Companhia Cervejaria Brahma, Brazil's leading brewer, will invest half a billion dollars in advertising, promotion and distribution during 1998, up from $476 million last year. Over the same period, Brahma beer sales have risen 7.9% in Brazil, 22.4% in Venezuela and 27.6% in Argentina. Profits, meanwhile, came to $456.3 million in 1997, a 40.5% jump from the year before. The company, predicting 3-5% growth despite a slowdown in the Brazilian economy, is erecting a new brewery in Rio Grande do Sul slated to come on-line later this year.

In 1996, Brahma agreed to become Pepsi's largest Brazilian franchise bottler -- covering over 80% of the country including such key markets as São Paulo, Rio de Janeiro, Pôrto Alegre, Salvador and Recife.

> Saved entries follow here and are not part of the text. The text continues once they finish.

This design comes from an exercise in tuning for small area, a short achievable clock period and few clock cycles on the open sky130 flow, not from production work. In this exercise RTL edits were held to simulation tests only and were not proved equivalent to the original. Power figures rest on the tool's default switching activity, not on a simulated workload.

--- design.v ---
module dscore_codec (
    input  wire        clk,
    input  wire        rst,           
    input  wire        cmd_valid,
    output wire        cmd_ready,
    input  wire [7:0]  cmd_op,
    input  wire [31:0] cmd_arg,
    input  wire [63:0] cmd_data,      
    input  wire [7:0]  cmd_len,
    output reg         resp_valid,
    output reg  [7:0]  resp_code,
    output reg         resp_flag,
    output reg  [31:0] resp_val,
    output reg  [7:0]  resp_off
);
    localparam CAP = 128;
    localparam [7:0] R_OK    = 8'h00, R_NOSPACE = 8'h10, R_UNSUP = 8'h11,
                     R_TYPE  = 8'h12, R_EXH     = 8'h13, R_RPE   = 8'hFE,
                     R_REFUSED = 8'hFF;
    localparam [3:0] S_IDLE = 4'd0, S_EXEC = 4'd1, S_PWR = 4'd2, S_PT = 4'd3,
                     S_PF   = 4'd4, S_PE   = 4'd5, S_KCMP = 4'd6;
    localparam [2:0] ST_OP = 3'd0, FS_SCAN = 3'd1, FS_HDR = 3'd2, FS_KEY = 3'd3,
                     FS_VAL = 3'd4, FS_IDX = 3'd5;
    localparam [3:0] K_NIL = 4'h0, K_BOOL = 4'h1, K_U8 = 4'h2, K_U16 = 4'h3,
                     K_U32 = 4'h4, K_I8 = 4'h5, K_I16 = 4'h6, K_I32 = 4'h7,
                     K_F32 = 4'h8, K_RAW = 4'h9, K_ARR = 4'hA, K_MAP = 4'hB,
                     K_SKIP = 4'hD;
    reg [7:0]  mem [0:CAP-1];
    reg [7:0]  used, cur;
    reg [3:0]  state;
    reg [2:0]  stage;
    reg [7:0]  op;
    reg [31:0] arg;
    reg [63:0] data;
    reg [7:0]  len;
    reg [71:0] item;       
    reg [3:0]  ilen, k;
    reg [3:0]  kind;
    reg [7:0]  pos;        
    reg [7:0]  tag;
    reg [3:0]  h;
    reg [31:0] f;
    reg [15:0] cnt;
    reg [7:0]  koff;       
    assign cmd_ready = (state == S_IDLE);
    function [15:0] crc_step(input [15:0] s, input [7:0] x);
        integer i;
        reg [15:0] c;
        begin
            c = s ^ {x, 8'h00};
            for (i = 0; i < 8; i = i + 1)
                c = c[15] ? ((c << 1) ^ 16'h1021) : (c << 1);
            crc_step = c;
        end
    endfunction
    function [3:0] itemhdr(input [7:0] t);
        case (t)
            8'hCC, 8'hD0:                      itemhdr = 4'd2;
            8'hCD, 8'hD1, 8'hDA, 8'hDC, 8'hDE: itemhdr = 4'd3;
            8'hCA, 8'hCE, 8'hD2, 8'hDB,
            8'hDD, 8'hDF:                      itemhdr = 4'd5;
            8'hCB, 8'hCF, 8'hD3:               itemhdr = 4'd9;
            default:                           itemhdr = 4'd1;
        endcase
    endfunction
    function is_posfix(input [7:0] t); is_posfix = (t[7] == 1'b0);      endfunction
    function is_negfix(input [7:0] t); is_negfix = (t[7:5] == 3'b111);  endfunction
    function is_fixmap(input [7:0] t); is_fixmap = (t[7:4] == 4'b1000); endfunction
    function is_fixarr(input [7:0] t); is_fixarr = (t[7:4] == 4'b1001); endfunction
    function is_fixraw(input [7:0] t); is_fixraw = (t[7:5] == 3'b101);  endfunction
    function is_raw(input [7:0] t);
        is_raw = is_fixraw(t) || t == 8'hDA || t == 8'hDB;
    endfunction
    function is_map(input [7:0] t); is_map = is_fixmap(t) || t == 8'hDE; endfunction
    function is_arr(input [7:0] t); is_arr = is_fixarr(t) || t == 8'hDC; endfunction
    function accept(input [3:0] kd, input [7:0] t);
        case (kd)
            K_NIL:  accept = (t == 8'hC0);
            K_BOOL: accept = (t == 8'hC2 || t == 8'hC3);
            K_U8:   accept = is_posfix(t) || t == 8'hCC;
            K_U16:  accept = is_posfix(t) || t == 8'hCC || t == 8'hCD;
            K_U32:  accept = is_posfix(t) || t == 8'hCC || t == 8'hCD || t == 8'hCE;
            K_I8:   accept = is_posfix(t) || is_negfix(t) || t == 8'hD0;
            K_I16:  accept = is_posfix(t) || is_negfix(t) || t == 8'hCC ||
                             t == 8'hD0 || t == 8'hD1;
            K_I32:  accept = is_posfix(t) || is_negfix(t) || t == 8'hCC || t == 8'hCD ||
                             t == 8'hD0 || t == 8'hD1 || t == 8'hD2;
            K_F32:  accept = (t == 8'hCA);
            K_RAW:  accept = is_raw(t);
            K_ARR:  accept = is_arr(t);
            K_MAP:  accept = is_map(t);
            K_SKIP: accept = !(t == 8'hC1 || (t >= 8'hC4 && t <= 8'hC9) ||
                               (t >= 8'hD4 && t <= 8'hD9) || t == 8'hCB ||
                               t == 8'hCF || t == 8'hD3 || t == 8'hDD || t == 8'hDF);
            default: accept = 1'b0;
        endcase
    endfunction
    function [31:0] decode(input [7:0] t, input [31:0] fv);
        if (is_posfix(t))                  decode = {24'd0, t};
        else if (is_negfix(t))             decode = {24'hFFFFFF, t};
        else if (t == 8'hC3)               decode = 32'd1;
        else if (t == 8'hCC)               decode = {24'd0, fv[7:0]};
        else if (t == 8'hCD)               decode = {16'd0, fv[15:0]};
        else if (t == 8'hD0)               decode = {{24{fv[7]}}, fv[7:0]};
        else if (t == 8'hD1)               decode = {{16{fv[15]}}, fv[15:0]};
        else if (is_fixraw(t))             decode = {27'd0, t[4:0]};
        else if (is_fixarr(t) || is_fixmap(t)) decode = {28'd0, t[3:0]};
        else if (t == 8'hDA || t == 8'hDC || t == 8'hDE) decode = {16'd0, fv[15:0]};
        else if (t == 8'hC0 || t == 8'hC2) decode = 32'd0;
        else                               decode = fv;    
    endfunction
    wire [7:0]  avail_rd = used - pos;                
    wire [7:0]  rd_addr  = pos + {4'd0, k};
    wire [7:0]  rd_byte  = mem[rd_addr[6:0]];       
    wire [7:0]  cur_byte = mem[cur[6:0]];
    wire [7:0]  tag_now  = mem[pos[6:0]];
    wire [31:0] dec_val  = decode(tag, f);            
    wire [31:0] raw_l    = dec_val;
    wire [33:0] need     = {30'd0, h} + (is_raw(tag) ? {2'd0, raw_l} : 34'd0);
    wire [7:0]  item_len = need[7:0];
    wire        body_ok  = (need <= {26'd0, avail_rd});
    wire [7:0]  cmp_addr = koff + {4'd0, k};
    wire [7:0]  cmp_byte = mem[cmp_addr[6:0]];
    wire [7:0]  wr_addr  = used + {4'd0, k};
    wire [7:0]  name_byte = data[{k[2:0], 3'b000} +: 8];
    reg [3:0] find_kind;
    always @* begin
        find_kind = K_SKIP;
        if (stage == FS_HDR) find_kind = (op == 8'h40) ? K_MAP : K_ARR;
    end
    reg [71:0] p_item;
    reg [3:0]  p_len;
    reg [7:0]  p_code;      
    always @* begin
        p_item = 72'd0;
        p_len  = 4'd1;
        p_code = R_OK;
        case (op)
            8'h20: p_item[7:0] = 8'hC0;
            8'h21: p_item[7:0] = arg[0] ? 8'hC3 : 8'hC2;
            8'h22: begin
                p_item[7:0] = arg[7:0];
                if (arg[7]) p_code = R_REFUSED;
            end
            8'h23: begin
                p_item[7:0] = arg[7:0];
                if (arg[7:5] != 3'b111) p_code = R_REFUSED;
            end
            8'h24: begin p_item[15:0] = {arg[7:0], 8'hCC}; p_len = 4'd2; end
            8'h25: begin p_item[23:0] = {arg[7:0], arg[15:8], 8'hCD}; p_len = 4'd3; end
            8'h26: begin
                p_item[39:0] = {arg[7:0], arg[15:8], arg[23:16], arg[31:24], 8'hCE};
                p_len = 4'd5;
            end
            8'h27: begin p_item[15:0] = {arg[7:0], 8'hD0}; p_len = 4'd2; end
            8'h28: begin p_item[23:0] = {arg[7:0], arg[15:8], 8'hD1}; p_len = 4'd3; end
            8'h29: begin
                p_item[39:0] = {arg[7:0], arg[15:8], arg[23:16], arg[31:24], 8'hD2};
                p_len = 4'd5;
            end
            8'h2A: begin
                p_item[39:0] = {arg[7:0], arg[15:8], arg[23:16], arg[31:24], 8'hCA};
                p_len = 4'd5;
            end
            8'h2B: p_code = R_UNSUP;
            8'h2C: begin
                p_item = {data, 3'b101, len[4:0]};
                p_len  = len[3:0] + 4'd1;
                if (len > 8'd8) p_code = R_REFUSED;
            end
            8'h2D, 8'h2E: begin
                if (arg[15:4] == 12'd0) begin
                    p_item[7:0] = {(op == 8'h2D) ? 4'h9 : 4'h8, arg[3:0]};
                end else begin
                    p_item[23:0] = {arg[7:0], arg[15:8], (op == 8'h2D) ? 8'hDC : 8'hDE};
                    p_len = 4'd3;
                end
            end
            default: p_code = R_REFUSED;
        endcase
    end
    task respond(input [7:0] code, input flag, input [31:0] val, input [7:0] off);
        begin
            resp_valid <= 1'b1;
            resp_code  <= code;
            resp_flag  <= flag;
            resp_val   <= val;
            resp_off   <= off;
            state      <= S_IDLE;
        end
    endtask
    task parse(input [7:0] p, input [2:0] st);
        begin
            pos   <= p;
            stage <= st;
            state <= S_PT;
        end
    endtask
    always @(posedge clk) begin
        if (rst) begin
            state      <= S_IDLE;
            used       <= 8'd0;
            cur        <= 8'd0;
            resp_valid <= 1'b0;
        end else begin
            resp_valid <= 1'b0;
            case (state)
            S_IDLE: if (cmd_valid) begin
                op    <= cmd_op;
                arg   <= cmd_arg;
                data  <= cmd_data;
                len   <= cmd_len;
                state <= S_EXEC;
            end
            S_EXEC: begin
                casez (op)
                8'h01: respond(R_OK, 1'b0, {16'd0, crc_step(arg[15:0], arg[23:16])}, 8'd0);
                8'h10: begin
                    if (used == CAP) respond(R_OK, 1'b0, 32'd0, 8'd0);
                    else begin
                        mem[used[6:0]] <= arg[7:0];
                        used <= used + 8'd1;
                        respond(R_OK, 1'b1, 32'd0, 8'd0);
                    end
                end
                8'h11: respond(R_OK, cur != used, (cur != used) ? {24'd0, cur_byte} : 32'd0, 8'd0);
                8'h12: begin
                    if (cur == used) respond(R_RPE, 1'b0, 32'd0, 8'd0);
                    else begin
                        cur <= cur + 8'd1;
                        respond(R_OK, 1'b0, {24'd0, cur_byte}, 8'd0);
                    end
                end
                8'h13: respond(R_OK, {8'd0, used - cur} >= arg[15:0], 32'd0, 8'd0);
                8'h14: begin cur <= 8'd0; respond(R_OK, 1'b0, 32'd0, 8'd0); end
                8'h15: begin cur <= 8'd0; used <= 8'd0; respond(R_OK, 1'b0, 32'd0, 8'd0); end
                8'h16: respond(R_OK, {8'd0, CAP[7:0] - used} >= arg[15:0], 32'd0, 8'd0);
                8'h2?: begin
                    if (p_code != R_OK || op > 8'h2E)
                        respond((op > 8'h2E) ? R_REFUSED : p_code, 1'b0, 32'd0, 8'd0);
                    else if ({4'd0, CAP[7:0] - used} < {8'd0, p_len})
                        respond(R_NOSPACE, 1'b0, 32'd0, 8'd0);
                    else begin
                        item  <= p_item;
                        ilen  <= p_len;
                        k     <= 4'd0;
                        state <= S_PWR;
                    end
                end
                8'h3?: begin
                    if (op == 8'h3C)
                        respond(R_OK, cur != used, (cur != used) ? {24'd0, cur_byte} : 32'd0, 8'd0);
                    else if (op[3:0] <= 4'hB || op[3:0] == 4'hD) begin
                        kind <= op[3:0];
                        parse(cur, ST_OP);
                    end else
                        respond(R_REFUSED, 1'b0, 32'd0, 8'd0);
                end
                8'h40: begin
                    if (len > 8'd8) respond(R_OK, 1'b0, 32'd0, 8'd0);
                    else parse(8'd0, FS_SCAN);
                end
                8'h41: parse(8'd0, FS_SCAN);
                default: respond(R_REFUSED, 1'b0, 32'd0, 8'd0);
                endcase
            end
            S_PWR: begin
                mem[wr_addr[6:0]] <= item[7:0];
                item <= item >> 8;
                k    <= k + 4'd1;
                if (k + 4'd1 == ilen) begin
                    used <= used + {4'd0, ilen};
                    respond(R_OK, 1'b0, 32'd0, 8'd0);
                end
            end
            S_PT: begin
                if (pos == used) begin
                    if (stage == ST_OP) respond(R_EXH, 1'b0, 32'd0, 8'd0);
                    else respond(R_OK, 1'b0, 32'd0, 8'd0);               
                end else begin
                    tag <= tag_now;
                    h   <= itemhdr(tag_now);
                    f   <= 32'd0;
                    k   <= 4'd1;
                    if (stage == FS_SCAN && ((op == 8'h40) ? is_map(tag_now) : is_arr(tag_now))) begin
                        stage <= FS_HDR;
                        if (avail_rd < {4'd0, itemhdr(tag_now)})
                            respond(R_OK, 1'b0, 32'd0, 8'd0);
                        else
                            state <= (itemhdr(tag_now) == 4'd1) ? S_PE : S_PF;
                    end else if (!accept((stage == ST_OP) ? kind : find_kind, tag_now)) begin
                        if (stage == ST_OP) respond(R_TYPE, 1'b0, 32'd0, 8'd0);
                        else respond(R_OK, 1'b0, 32'd0, 8'd0);
                    end else if (avail_rd < {4'd0, itemhdr(tag_now)}) begin
                        if (stage == ST_OP) respond(R_EXH, 1'b0, 32'd0, 8'd0);
                        else respond(R_OK, 1'b0, 32'd0, 8'd0);
                    end else
                        state <= (itemhdr(tag_now) == 4'd1) ? S_PE : S_PF;
                end
            end
            S_PF: begin
                f <= {f[23:0], rd_byte};
                k <= k + 4'd1;
                if (k + 4'd1 == h) state <= S_PE;
            end
            S_PE: begin
                if (!body_ok) begin
                    if (stage == ST_OP) respond(R_EXH, 1'b0, 32'd0, 8'd0);
                    else respond(R_OK, 1'b0, 32'd0, 8'd0);
                end else begin
                    case (stage)
                    ST_OP: begin
                        cur <= pos + item_len;
                        respond(R_OK, 1'b0, (kind == K_SKIP) ? 32'd0 : decode(tag, f),
                                (kind == K_RAW) ? pos + {4'd0, h} : 8'd0);
                    end
                    FS_SCAN: parse(pos + item_len, FS_SCAN);
                    FS_HDR: begin
                        cnt <= dec_val[15:0];
                        if (op == 8'h40) begin
                            if (decode(tag, f) == 32'd0) respond(R_OK, 1'b0, 32'd0, 8'd0);
                            else parse(pos + {4'd0, h}, FS_KEY);
                        end else begin
                            if (arg[15:0] == 16'd0 || {16'd0, arg[15:0]} > decode(tag, f))
                                respond(R_OK, 1'b0, 32'd0, 8'd0);
                            else if (arg[15:0] == 16'd1) begin
                                cur <= pos + {4'd0, h};
                                respond(R_OK, 1'b1, 32'd0, 8'd0);
                            end else begin
                                cnt <= arg[15:0] - 16'd1;
                                parse(pos + {4'd0, h}, FS_IDX);
                            end
                        end
                    end
                    FS_KEY: begin
                        pos  <= pos + item_len;
                        koff <= pos + {4'd0, h};
                        k    <= 4'd0;
                        if (is_raw(tag) && raw_l == {24'd0, len}) begin
                            if (len == 8'd0) begin
                                cur <= pos + item_len;
                                respond(R_OK, 1'b1, 32'd0, 8'd0);
                            end else
                                state <= S_KCMP;
                        end else
                            parse(pos + item_len, FS_VAL);
                    end
                    FS_VAL: begin
                        cnt <= cnt - 16'd1;
                        if (cnt == 16'd1) respond(R_OK, 1'b0, 32'd0, 8'd0);
                        else parse(pos + item_len, FS_KEY);
                    end
                    FS_IDX: begin
                        cnt <= cnt - 16'd1;
                        if (cnt == 16'd1) begin
                            cur <= pos + item_len;
                            respond(R_OK, 1'b1, 32'd0, 8'd0);
                        end else
                            parse(pos + item_len, FS_IDX);
                    end
                    default: respond(R_OK, 1'b0, 32'd0, 8'd0);
                    endcase
                end
            end
            S_KCMP: begin
                k <= k + 4'd1;
                if (cmp_byte != name_byte)
                    parse(pos, FS_VAL);
                else if (k + 4'd1 == len[3:0]) begin
                    cur <= pos;
                    respond(R_OK, 1'b1, 32'd0, 8'd0);
                end
            end
            default: state <= S_IDLE;
            endcase
        end
    end
endmodule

Under the long-term agreement, Brahma now oversees production and distribution of Pepsi soft-drinks at five plants Brahma will acquire from BAESA (Pepsi's former Brazilian bottler), as well as at nine of its existing soft-drink plants throughout Brazil. Brahma produces popular soft drinks under the Guaraná, Sukita and Limão brand names.

Meanwhile, Brazil's Cervejaria Antarctica, the country's No. 2 beer brand, will resume U.S. soft-drink production next month under an agreement with Brooklyn Bottling Corp. The company stopped producing in the United States two years ago, when its contract with CAP Beverage expired.

Antarctica's goal is to bottle 600,000 boxes of soft drinks in the next 12 months, first in Florida and later in New York; nearly $1.5 million will be spent on advertising and promotion. Antarctica will also invest $2.5 million to boost production in Japan, where it sold 100,000 boxes last year; it also has a franchise agreement with Super Refresco of Portugal. All told, the São Paulo-based brewer sold 11 million liters of soft drinks outside Brazil in 1997, a 57.1% jump over 1996.

Last year, Antarctica announced a plan to begin exporting Rio Cristal beer to the United States. Rio Cristal -- being produced at Antarctica's Rio de Janeiro brewery -- was developed on a partnership basis with Anheuser-Busch, makers of Budweiser. Under a 1995 agreement, Anheuser-Busch has a 49% stake in Budweiser Brasil, and recently invested $52.5 million to acquire an additional 5% in Antarctica. Before that, all Budweiser consumed in Brazil was imported.